Le soleil commençait à peine à poindre au milieu de la brume matinale. Le péristyle était sombre et désert, silencieux comme jamais. Quelques heures plus tôt, on entendait encore le bourdonnement lointain des prières psalmodiées par des centaines de fidèles mais presque tous étaient endormis à présent. Les célébrations de la fête du Salut ayant terminé à minuit, seuls deux moines avaient repris la liturgie habituelle, deux minuscules silhouettes abandonnées dans une salle qui, l’instant auparavant, semblait pleine à craquer. Adelmiro était resté à leurs côtés un moment, désireux de prolonger le ravissement que lui avaient procuré les cantiques de la Gratitude. Les oreilles vibrant encore des chants sacrés, il avait récité à mi-voix les prières quotidiennes, les répétant en boucle jusqu’à tomber dans un état proche de l’hypnose.
Il n’avait émergé de cette transe qu’à l’aube, lorsqu’il n’avait plus réussi à ignorer la douleur dans ses jambes. Malgré le rembourrage épais intégré aux genoux de son pantalon de cérémonie, la dureté du sol devenait difficile à supporter. La faim et la soif, eux aussi, commençaient à se faire insistants.
Adelmiro s’était relevé lentement en massant ses membres ankylosés, et depuis il se dirigeait vers le réfectoire. Arrivé sous le péristyle, il dévia sa route tout naturellement, comme si ç’avait toujours été son intention. En réalité, l’envie de s’approcher de la fontaine au centre de la cour lui était venue sans prévenir. Dans la fraîcheur de l’aube, sous le ciel indigo, l’eau ressemblait à du vif-argent, brillante et sirupeuse. Il y trempa le bout de ses doigts. Le froid l’attaqua, le mordant comme un millier de petits poissons aux dents acérées. Il ne s’en préoccupa pas.

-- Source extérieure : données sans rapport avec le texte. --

`config.mk`:
```
export PLATFORM = sky130hd
export DESIGN_NAME = fetch_unit
export DESIGN_NICKNAME = d
export VERILOG_FILES = /design/src/rtl/fetch_unit_pkg.sv /design/src/rtl/fetch_unit_if_id_reg.sv /design/src/rtl/fetch_unit.sv
export SDC_FILE = /design/constraint.sdc
export NUM_CORES = 1
export LEC_CHECK = 0
export CORE_MARGIN = 2
export CORE_UTILIZATION = 40
export CTS_CLUSTER_SIZE = 40
export DETAILED_ROUTE_END_ITERATION = 16
export DONT_BUFFER_PORTS = 1
export PLACE_DENSITY = 0.57
export SETUP_SLACK_MARGIN = 0.02
export SKIP_LAST_GASP = 1
export SLEW_MARGIN = 5
export SYNTH_ARGS = -nofsm -noshare
export SYNTH_HDL_FRONTEND = slang
export SYNTH_SLANG_ARGS = --single-unit
```
`constraint.sdc`:
```
create_clock -name clk -period 5.46 [get_ports clk]
set_clock_uncertainty 0.1 [all_clocks]
set_input_delay 1.092 -clock clk [delete_from_list [all_inputs] [get_ports clk]]
set_output_delay 1.092 -clock clk [all_outputs]
set_load 0.02 [all_outputs]
```
`src/rtl/fetch_unit_pkg.sv`:
```
// Shared pipeline types for the fetch stage.
// Holds the IF/ID bundle, fetch FSM states and opcodes.
package fetch_unit_pkg;

  localparam int IF_ADDR_W  = 16;
  localparam int IF_INSTR_W = 16;

  localparam logic [3:0] OP_HLT = 4'b1111;
  localparam logic [3:0] OP_BEQ = 4'b1100;
  localparam logic [3:0] OP_BNE = 4'b1101;

  typedef enum logic [1:0] {
    FETCH,
    DRAIN,
    HALT
  } fetch_state_e;

  typedef struct packed {
    logic [IF_INSTR_W-1:0] instr;
    logic [IF_ADDR_W-1:0]  pc_plus2;
    logic                  valid;
  } if_id_t;

  localparam if_id_t IF_ID_BUBBLE = '0;

endpackage

```
`src/rtl/fetch_unit_if_id_reg.sv`:
```
// IF/ID pipeline register.
// Squash beats load; neither means hold.
module fetch_unit_if_id_reg
  import fetch_unit_pkg::*;
(
  input  logic   clk,
  input  logic   rst,
  input  logic   load_i,
  input  logic   squash_i,
  input  if_id_t d_i,
  output if_id_t q_o
);

  if_id_t q_q;

  // capture, squash to bubble, or hold
  always_ff @(posedge clk) begin
    if (rst) begin
      q_q <= IF_ID_BUBBLE;
    end else if (squash_i) begin
      q_q <= IF_ID_BUBBLE;
    end else if (load_i) begin
      q_q <= d_i;
    end
  end

  assign q_o = q_q;

endmodule

```
`src/rtl/fetch_unit.sv`:
```
// Instruction fetch stage: PC, fetch FSM, IF/ID.
// Redirects during a miss wait in DRAIN for the fill.
module fetch_unit
  import fetch_unit_pkg::*;
#(
  parameter int          ADDR_W     = IF_ADDR_W,
  parameter int          INSTR_W    = IF_INSTR_W,
  parameter logic [15:0] RESET_PC   = 16'h0000,
  parameter logic [3:0]  HLT_OPCODE = OP_HLT
) (
  input  logic               clk,
  input  logic               rst,
  input  logic               stall_decode,
  input  logic               flush,
  input  logic [ADDR_W-1:0]  branch_target,
  output logic               imem_req,
  output logic [ADDR_W-1:0]  imem_addr,
  input  logic               imem_valid,
  input  logic [INSTR_W-1:0] imem_rdata,
  output logic [INSTR_W-1:0] d_instr,
  output logic [ADDR_W-1:0]  d_pc_plus2,
  output logic               d_valid,
  output logic               halted
);

  fetch_state_e      state_q, state_d;
  logic [ADDR_W-1:0] pc_q, pc_d;
  logic [ADDR_W-1:0] redir_q, redir_d;
  logic [ADDR_W-1:0] pc_plus2;
  logic              is_hlt;
  logic              load;
  logic              squash;
  if_id_t            if_id_in;
  if_id_t            if_id_q;

  assign pc_plus2 = pc_q + ADDR_W'(2);
  assign is_hlt   = (imem_rdata[INSTR_W-1 -: 4] == HLT_OPCODE);

  assign if_id_in = '{
    instr:    imem_rdata,
    pc_plus2: pc_plus2,
    valid:    1'b1
  };

  // next state; priority flush > stall > accept
  always_comb begin
    state_d = state_q;
    pc_d    = pc_q;
    redir_d = redir_q;
    load    = 1'b0;
    squash  = 1'b0;
    unique case (state_q)
      FETCH: begin
        if (flush) begin
          squash = 1'b1;
          if (imem_valid) begin
            pc_d = branch_target;
          end else begin
            redir_d = branch_target;
            state_d = DRAIN;
          end
        end else if (!stall_decode && imem_valid) begin
          load = 1'b1;
          if (is_hlt) begin
            state_d = HALT;
          end else begin
            pc_d = pc_plus2;
          end
        end
      end
      DRAIN: begin
        squash = flush || !stall_decode;
        if (flush) begin
          redir_d = branch_target;
        end
        if (imem_valid) begin
          pc_d    = flush ? branch_target : redir_q;
          state_d = FETCH;
        end
      end
      HALT: begin
        if (flush) begin
          squash  = 1'b1;
          pc_d    = branch_target;
          state_d = FETCH;
        end
      end
      default: begin
        state_d = FETCH;
      end
    endcase
  end

  // PC, FSM state and pending redirect
  always_ff @(posedge clk) begin
    if (rst) begin
      state_q <= FETCH;
      pc_q    <= ADDR_W'(RESET_PC);
      redir_q <= '0;
    end else begin
      state_q <= state_d;
      pc_q    <= pc_d;
      redir_q <= redir_d;
    end
  end

  fetch_unit_if_id_reg u_if_id (
    .clk      (clk),
    .rst      (rst),
    .load_i   (load),
    .squash_i (squash),
    .d_i      (if_id_in),
    .q_o      (if_id_q)
  );

  assign imem_req   = (state_q != HALT);
  assign imem_addr  = pc_q;
  assign halted     = (state_q == HALT);
  assign d_instr    = if_id_q.instr;
  assign d_pc_plus2 = if_id_q.pc_plus2;
  assign d_valid    = if_id_q.valid;

endmodule

```
# Yosys cells after proc, flatten, opt, wreduce, memory -nomap -nowiden
# Cells that the tools add are included.
# W data, S select, Z words.
[totals]
regBits = 67
latchBits = 0
ram_bits = 0
rom_bits = 0
output_inout_bits = 51
elab_cells = 54
mem_count = 0
[op_classes]
n_addsub = 1
multipliers = 0
div_mod_pow = 0
order_cmp = 0
eq_ne = 13
shifts = 0
muxes = 23
n_bitwise = 0
n_reduce_logical = 11
[op_table]
columns = ["cell", "count"]
rows = [
  ["$mux W16", 9],
  ["$pmux W16 S3", 1],
  ["$pmux W16 S2", 1],
  ["$add A16 B2 Y16 const B", 1],
  ["$ne A3 B3 Y1 const B", 5],
  ["$mux W2", 6],
  ["$ne A2 B2 Y1 const B", 5],
  ["$pmux W2 S3", 1],
  ["$reduce_and A6 Y1", 1],
  ["$reduce_and A5 Y1", 1],
  ["$eq A4 B4 Y1 const B", 1],
  ["$mux W1", 4],
  ["$reduce_or A2 Y1", 2],
  ["$reduce_and A3 Y1", 1],
  ["$reduce_bool A3 Y1", 1],
  ["$eq A2 B1 Y1 const B", 1],
  ["$eq A2 B2 Y1 const B", 1],
  ["$logic_not A2 Y1", 1],
  ["$pmux W1 S2", 1],
  ["$reduce_bool A2 Y1", 1],
  ["$logic_and A1 B1 Y1", 1],
  ["$logic_not A1 Y1", 1],
  ["$logic_or A1 B1 Y1", 1],
]

# Depth between registers and ports, before layout
# Gate-level depths: netlist (run 1).
[depth]
depth_word = 5
ltp_mapped = 8
mapped_depth_nobuf = 6

# Hierarchy
# Synthesis (run 1) repeated with hierarchy kept, for this count alone.
[hier_totals]
cells_unflattened = 391
hier_area_um2 = 3477.1
[by_module_without_submodules]
columns = ["module", "n_inst", "cells_per_inst", "area_each_um2"]
rows = [
  ["fetch_unit", 1, 283, 2258.4],
  ["fetch_unit_if_id_reg", 1, 108, 1218.7],
]

# Worst setup path before layout (run 1)
# OpenSTA, ideal clock, no wires.
[synth_timing]
path_kind = "input to register"
from = "input stall_decode"
to = "register pc_q[12], in the netlist imem_addr[12]"
arrival_ns = 2.175
slack_ns = 3.050
stages = 5
path_buffers = 1
cell_sequence = "nand2b_1 -> a2111o_1 -> nor2_4 -> buf_4 -> o32ai_1"
[synth_via]
elab_chain_len = 4
[synth_rtl]
columns = ["element", "line_no", "source"]
rows = [
  ["from (decl)", "fetch_unit.sv:13", "input logic stall_decode,"],
  ["$logic_not A1 Y1", "fetch_unit.sv:62", "end else if (!stall_decode && imem_valid) begin"],
  ["$logic_and A1 B1 Y1", "fetch_unit.sv:62", ""],
  ["$ne A3 B3 Y1 (no line)", "-", ""],
  ["$reduce_and A6 Y1 (no line)", "-", ""],
  ["to (signal assigned)", "fetch_unit.sv:98", "pc_q <= ADDR_W'(RESET_PC);"],
  ["to (signal assigned)", "fetch_unit.sv:102", "pc_q <= pc_d;"],
  ["to (decl)", "fetch_unit.sv:27", "logic [ADDR_W-1:0] pc_q, pc_d;"],
]
# No other way between the ends.
# A chain may end at the register's enable or synchronous reset.

# Final worst setup path (run 1)
[layout_timing]
from = "register state_q[0]"
to = "output imem_req"
[layout_via]
elab_chain_len = 1
[layout_rtl]
columns = ["element", "line_no", "source"]
rows = [
  ["from (decl)", "fetch_unit.sv:26", "fetch_state_e state_q, state_d;"],
  ["from (signal assigned)", "fetch_unit.sv:101", "state_q <= state_d;"],
  ["$ne A2 B2 Y1", "fetch_unit.sv:116", "assign imem_req = (state_q != HALT);"],
  ["to (decl)", "fetch_unit.sv:16", "output logic imem_req,"],
]
# No other way between the ends.

==> metrics.txt, run 1 <==
Final Util=43.5%; Inserted Clock Buffers=9; peak per-stage delay on the critical path=0.65 ns; CTS tree=yes; Tightest Pin Transition=1.12 ns; via-per-instance ratio=5.68; clock tree buffer depth=2; Remaining Overflow, GRT=0; maximum fanout along the worst path=16; IO Pins=88; DRC errors left=0; post-synth top area share=35.2%; clock transition at the registers of the reported paths=0.08 ns; GP Congestion=0.836; Yosys cell types=69; pwr dens=308 nW/um2; Max Clock Freq=0.331 GHz; Tot GR Track Use=18.8%; nets@finish=471; hold_buf cts=0; Initial Util=41.2%; critical path class=flop to output port; Static Leak=0.00142 uW; area leader, netlist=dfxtp_1; worst IR drop on VDD=0.000134 V; initial antenna violation count=0; Slew Viols, Final=0; pin count of the biggest net entering global routing=56; Port Buf Inserts=0; Post-synth ARST share=0%; cells after synthesis=451; Die Area=10300 um2; Die X=102 um; share of post-route cells with drive strength above 1=10.6%; setup violators final=0; most used cell, CP=inv_1; status=finished, final reports clean; Reg area=1340 um2; CP endpoint kind=output port; Worst Path Buf+Inv=2; H-tree depth=3; die span in y=102 um; Fin. Hold Viols=0; Seq cells post-synth=67; Max Cap Violations=0; vias=3191; TritonCTS sink count=67; DRT iter0 DRCs=222; post-detail-place hpwl=6970 um; Mapped Nets=494; final wirelength=9750 um; area growth from synthesis to layout=5.58%; RSZ-0062 raised after global routing=no; global-route wire length before repair=15400 um; Root Buffer=clkbuf_8; Post-synth EDFFs=0; hold crit path type=flop to flop; CORE AREA=9240 um2; diode count=0; WP data required=4.27 ns; mapped cell area=3810 um2; setup TNS=0 ns; vias in the first global route=2942; Fillers=927; area of the multi-input gates=2220 um2; YS warnings=0; Worst setup SP type=flop; relative slew slack=25.4%; ranking of synthesized cells by area=dfxtp_1 (35%), mux2i_1 (6.3%), nand2_1 (5.9%); DR pass1 iterations=5; Synth Area per Inst=8.45 um2; post-route clock period utilization=55.3%; post-route ant nets=0; average routed wire per standard cell=17.3 um; ys flop type=dfxtp_1; clock latency on the worst-skew pair=0.35 ns; Seq/Total Area, Yosys=35.2%; Critical-path top delay cell=ha_1; Crit path max-delay family=adder cells; post-CTS sizing=0; crit path cell chain=inv_1 -> ha_1 -> inv_1; Worst EP arrival=1.83 ns; Cell Rows=35; post-layout minimum cycle time=3.02 ns; Setup Buffers After CTS=0
==> layout by cell type, fill, tap and decap left out, types with 10 or more instances in the layout <==
master | netlist | final
dfxtp_1 | 67 | 67
nand2_1 | 60 | 60
nor3_1 | 11 | 11
a21oi_1 | 37 | 37
clkbuf_8 | 0 | 10
inv_1 | 14 | 14
a211oi_1 | 19 | 19
nor2_1 | 39 | 39
xnor2_1 | 10 | 10
mux2i_1 | 24 | 24
==> registers in the layout, indices dropped and copies added (netlist names) <==
name	cells
imem_addr	16
u_if_id.q_o	33
state_q	2
redir_q	16
==> kinds of logic (layout without fill, tap and decap cells) <==
| family | count (synthesis) | in the layout | share of synthesized area (%) |
|---|---|---|---|
| and+or+nand+nor | 162 | 162 | 21.9 |
| AOI/OAI and AO/OA | 123 | 123 | 23.8 |
| DFF | 67 | 67 | 35.2 |
| buffers and inverters | 52 | 34 | 6.66 |
| muxes | 29 | 29 | 7.78 |
| xor gates and xnor gates | 12 | 12 | 2.76 |
| adders and majority gates | 6 | 6 | 1.97 |
==> layout make-up <==
cell class | instances | area share, %
clock inverter | 6 | 2.21
sequential | 67 | 33.3
multi-input combinational | 332 | 55.2
tap | 129 | 4.01
timing repair buffer | 2 | 0.373
clock buffer | 10 | 3.42
inverter | 16 | 1.49
==> Yosys cell counts, types with 2 or more instances <==
cell,instances
dfxtp_1,67
nand2_1,60
nor2_1,39
a21oi_1,37
mux2i_1,24
a211oi_1,19
buf_2,14
inv_1,14
clkbuf_1,11
nor3_1,11
xnor2_1,10
nand3_1,9
o21ai_0,9
o32ai_1,8
buf_4,7
o211ai_1,7
ha_1,6
a31oi_1,5
and4_1,5
mux2_2,5
nand4_1,5
nor2b_1,5
a211oi_2,4
nor3b_1,4
a21boi_0,3
a221oi_1,3
nand2b_1,3
nand4_2,3
nor4_1,3
o22ai_1,3
a221o_1,2
a311oi_1,2
a32oi_1,2
and3_1,2
buf_1,2
buf_6,2
nor4b_1,2
o21a_1,2
xor2_1,2
==> where the power goes <==
| part | leakage [uW] | switching [uW] | internal (uW) |
|---|---|---|---|
| Combinational | 0.000770 | 106 | 82.7 |
| Clock | 0.000108 | 201 | 269 |
| Sequential | 0.000546 | 66.3 | 516 |
| Total | 0.00142 | 373 | 868 |
==> worst min-delay path: cells and delay by family (launching register included) <==
| family | cells | cell delay [ns] |
|---|---|---|
| and+or+nand+nor | 1 | 0.07 |
| muxes | 1 | 0.07 |
| DFF | 1 | 0.33 |
==> stage by stage <==
step	total power (uW)	setup WS (ns)	hold WS [ns]	area, um2	std cells
floorplan	756	3.05	0.345	3810	451
global placement	778	2.59	0.373	3800	546
detailed placement	781	2.55	0.383	3800	546
CTS	1250	2.44	0.401	4020	562
global route	1290	2.34	0.412	4020	562
finish	1240	2.44	0.399	4020	562
==> worst paths after layout <==
kind / start / to / slack, ns / depth (start not counted)
max: state_q[0] / imem_req / 2.44 / 3
min reg2reg: redir_q[6] / redir_q[6] / 0.40 / 2
max reg2reg: state_q[0] / imem_addr[6] / 2.58 / 6
min: redir_q[6] / redir_q[6] / 0.40 / 2
==> per-layer routing <==
metal | track usage (%) | routed length (um)
met4 | 7.38 | 158
met2 | 28.9 | 4290
met5 | 0 | 0
met1 | 24.7 | 4370
met3 | 5.94 | 936
(Power assumes the default switching activity.)
==> inputs of run 2 (changes only) <==
clock period = 3.1 ns   (was 5.46 ns; I/O delays follow)
==> run 2 against run 1 <==
Utilization rose by 0.73 points. Global-route usage grew 0.68 points. Total power grew 78%. Count of clock-buffer cells in the layout is the same. Critical path depth grew 4. Via count grew 1.7%. Die area is the same. First-iteration DRC count rose by 6.8%. Combinational power up 95%. Flip-flop and latch count stayed put. Final area increased by 1.7%. Critical endpoint is now imem_addr[9]. Largest power group unchanged. Highest routed layer unchanged.
==> metrics.txt, run 2 (synthesized netlist as in run 1, its figures left out) <==
Worst Path Buf+Inv=2; Tot GR Track Use=19.5%; initial antenna violation count=0; TritonCTS sink count=67; GP Congestion=0.820; Worst EP arrival=2.56 ns; hold crit path type=input port to flop; post-route ant nets=0; Sw Pwr=667 uW; post-detail-place hpwl=7060 um; CP endpoint kind=flop; peak per-stage delay on the critical path=0.59 ns; critical path class=flop to flop; Remaining Overflow, GRT=0; diode count=0; vias=3246; Net Sw Frac=30.2%; clock latency on the worst-skew pair=0.35 ns; Critical-path top delay cell=a2111oi_4; final wirelength=9970 um; Slew Viols, Final=0; crit path cell chain=inv_1 -> ha_1 -> nor2b_4 -> a2111oi_4 -> buf_4 -> a31oi_1 -> a211oi_2; global-route wire length before repair=15900 um; worst IR drop on VDD=0.000232 V; max FFs per register=33; Static Leak=0.00147 uW; Die Area=10300 um2; Initial Util=41.2%; Crit path max-delay family=compound AO/OA/AOI/OAI gates; status=finished, final reports clean; Reg area=1340 um2; Cell Rows=35; DRT iter0 DRCs=237; relative slew slack=54.0%; Inserted Clock Buffers=9; Tightest Pin Transition=0.690 ns; Overall Power=2210 uW; Worst setup SP type=flop; most frequent cells in the layout=dfxtp_1 (67), nand2_1 (60), nor2_1 (39); DR pass1 iterations=7; cell-internal power=1540 uW; Root Buffer=clkbuf_8; WP data required=3.28 ns; nets@finish=480; hold_buf cts=0; area growth from synthesis to layout=7.35%; CORE AREA=9240 um2; post-route clock period utilization=76.8%; average routed wire per standard cell=17.5 um; clock transition at the registers of the reported paths=0.09 ns; Die X=102 um; Port Buf Inserts=0; Max Clock Freq=0.420 GHz; post-CTS sizing=0; H-tree depth=3; Flop pwr share=45.6%; pwr dens=540 nW/um2; RSZ-0062 raised after global routing=no; Fillers=920; Max Cap Violations=0; worst hold margin=0.229 ns; CTS tree=yes; Logic pwr share=16.6%; vias in the first global route=3002; setup violators final=0; DRC errors left=0; pin count of the biggest net entering global routing=56; post-layout minimum cycle time=2.38 ns; setup TNS=0 ns; maximum fanout along the worst path=8; most common cell after layout, fill and taps aside=dfxtp_1; area of the multi-input gates=2220 um2; Setup Buffers After CTS=0; clock tree buffer depth=2; share of post-route cells with drive strength above 1=12.4%; Clock power frac=37.7%; via-per-instance ratio=5.68; IO Pins=88; die span in y=102 um; Fin. Hold Viols=0; Final Util=44.3%
## run 2: cell types whose count changed in the layout (fill, tap and decap cells not counted), sizes merged
cell and change:
buf +9
## run 2: final cells by class
class                      count  area share (%)
sequential                    67            32.8
timing repair buffer          11            2.02
clock inverter                 6            2.17
multi-input combinational    332            54.3
tap                          129            3.94
clock buffer                  10            3.36
inverter                      16            1.47
## run 2: power by group through the flow
stage,Sequential (uW),Clock (uW),Combinational [uW]
after floorplan,1010,0,322
after global placement,1030,0,361
after detailed placement,1030,0,364
after CTS,1010,848,366
after global routing,1010,885,408
final,1010,833,367
## run 2: stage by stage
step           area [um2]  std cells  worst slack, ns
5_1_grt              4090        571            0.564
6_report             4090        571            0.721
3_3_place_gp         3860        555            0.858
2_1_floorplan        3810        451             1.03
3_5_place_dp         3860        555            0.762
4_1_cts              4090        571            0.742
## run 2: worst paths after layout
path / startpoint / endpoint / slack (ns) / depth (start not counted)
worst max register to register: state_q[0] / imem_addr[9] / 0.72 / 7
worst min-delay path: rst / imem_addr[4] / 0.23 / 1
worst min register to register: redir_q[13] / redir_q[13] / 0.40 / 2
worst max-delay path: state_q[0] / imem_addr[9] / 0.72 / 7
## run 2: layer usage
metal | GRT usage [%] | share of wire [%]
met4 | 6.96 | 1.2
met5 | 0 | 0
met3 | 5.45 | 9.0
met2 | 29.7 | 45
met1 | 26.5 | 45
==> inputs of run 3 (changes only) <==
PLACE_DENSITY = 0.59   (was 0.57)
clock period = 2.01 ns   (was 3.1 ns; I/O delays follow)
==> run 3 against run 2 <==
Die area unchanged. Count of clock-buffer cells in the layout is 1 lower. Sequential power grew 48%. Final area increased by 7.2%. Total power up 47%. Critical path type is now flop to output port.
==> metrics.txt, run 3 (synthesized netlist as in run 1, its figures left out) <==
GP Congestion=0.832; Logic pwr share=23.0%; Worst Path Buf+Inv=4; r2r startpoint=state_q[0]; die span in y=102 um; setup TNS=0 ns; Inserted Clock Buffers=9; Max Clock Freq=0.514 GHz; placed cell areas=4110 um2; share of post-route cells with drive strength above 1=19.0%; worst hold endpoint=imem_addr[4]; RSZ-0062 raised after global routing=yes; CORE AREA=9240 um2; area growth from synthesis to layout=15.0%; relative slew slack=65.9%; fin worst setup slack=0.0633 ns; DRC errors left=0; pre-CTS setup slack=0.0515 ns; Clock power frac=31.2%; nets@finish=511; cell-internal power=2180 uW; IO Pins=88; Crit path max-delay family=buffers and inverters; Worst Hold Depth=1; HP Start=rst; via-per-instance ratio=5.75; post-layout minimum cycle time=1.95 ns; pin count of the biggest net entering global routing=56; Remaining Overflow, GRT=0; vias=3460; post-detail-place hpwl=7370 um; Root Buffer=clkbuf_8; Die Area=10300 um2; Fin. Hold Viols=0; hold crit path type=input port to flop; Worst setup SP type=flop; Layout Cells excl Fill=602; Tot GR Track Use=20.1%; H-tree depth=3; DR pass1 iterations=5; status=finished, final reports clean; placed cells=579; worst hold margin=0.0228 ns; Slew Viols, Final=0; setup violators final=0; diode count=0; most common cell after layout, fill and taps aside=dfxtp_1; post-route ant nets=0; clock latency on the worst-skew pair=0.35 ns; crit path cell chain=inv_1 -> ha_2 -> buf_12 -> clkinvlp_4 -> buf_4; most frequent cells in the layout=dfxtp_1 (65), nand2_1 (60), nor2_1 (39); peak per-stage delay on the critical path=0.34 ns; Initial Util=41.2%; final wirelength=10500 um; Worst EP arrival=1.44 ns; CTS tree=yes; Max Cap Violations=0; TritonCTS sink count=67; Critical-path top delay cell=dfxtp_2; Port Buf Inserts=0; Cell Rows=35; Static Leak=0.00163 uW; Tightest Pin Transition=0.510 ns; Sw Pwr=1070 uW; Die X=102 um; average routed wire per standard cell=17.4 um; vias in the first global route=3118; pwr dens=741 nW/um2; Reg2Reg Depth=7; clock transition at the registers of the reported paths=0.08 ns; flop-to-flop setup slack=0.07 ns; max FFs per register=33; worst IR drop on VDD=0.000264 V; critical path class=flop to output port; global-route wire length before repair=16200 um; CP endpoint kind=output port; FF-to-FF End=imem_addr[1]; maximum fanout along the worst path=15; Flop pwr share=45.9%; clock tree buffer depth=2; Final Instance Area=4380 um2; initial antenna violation count=0; Crit path depth=5; Net Sw Frac=32.8%; WP data required=1.51 ns; post-route clock period utilization=96.9%; DRT iter0 DRCs=273
-- run 3: cell types whose count changed in the layout (fill, tap and decap cells not counted), moves of 2 or more --
cell,previous run,this run
dfxtp_2,0,2
buf_12,0,6
dfxtp_1,67,65
clkinvlp_4,2,4
buf_4,11,33
bufinv_16,2,0
inv_6,0,2
-- run 3: what timing repair did --
action,4_1_cts,5_1_grt
resized for setup,2,6
pin swaps,0,4
setup buffers,0,4
hold buffers,1,0
setup endpoints to repair,2,17
gates cloned,0,2
endpoints found under the hold margin,9,0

Après des heures de prière, il se sentait gagné par un profond apaisement. Ce n’était pas juste la fatigue qui s’abattait sur lui après une nuit sans sommeil : il se sentait ainsi à chaque fois qu'il revenait au Quenda. Comme si, en ce lieu sacré, il était réconcilié avec le monde. Il savait parfaitement que l’univers dans lequel il évoluait était ridicule et absurde. La politique, au lieu d’être le service que l’aristocratie rendait au peuple, était une lutte de pouvoir mesquine. La noblesse se complaisait dans son confort, oubliant ceux qui rendaient ce confort possible et qui donc pouvaient bien leur reprendre. Adelmiro savait aussi qu’il aimait se frayer un chemin dans cette mélasse infâme et qu’il ne crachait ni sur le pouvoir ni sur le confort, d’autant qu’il avait la conviction de les mériter. Mais il appréciait aussi de s’entendre rappeler qu’au-delà de son petit univers étriqué, un autre monde existait, un monde doué de sa propre logique et où il n’avait pas à gagner à tout prix. S’il montrait la moindre faiblesse à Talehe, il finirait humilié et oublié de tous, mais cette condamnation ne serait vraie que dans le cercle très fermé de la rive gauche. Cela ne changerait rien à l’absolu, à la vraie valeur de son âme aux yeux de Dieu.
Il pensa une seconde aux habitants révoltés de Taytambo. Il était fier de ce qu’il avait fait lors de ce conseil exceptionnel. Certes, son coup d’éclat n’était pas totalement dénué de calculs politiciens mais il avait enfin osé exprimer tout haut ce que, depuis des semaines, il se contentait de ruminer tout bas. Dans l’immédiat, cela lui rapportait surtout des ennuis et de la défiance ? Tant pis. Il rebondirait, comme toujours. Et ses parents s’en remettraient, même sa mère avec qui il avait pourtant été assez dur. Il avait un peu honte, en se souvenant de ce qu’il lui avait dit, mais il écarta vite ces pensées. Il ne voulait pas penser à cela, pas en cet instant ni en ce lieu.
Il sortit enfin ses doigts de l’eau et se retourna vers le couloir menant au réfectoire mais il n’avait pas fait un pas qu’il se figea. Dissimulée dans l’ombre du péristyle, une silhouette l’observait, immobile.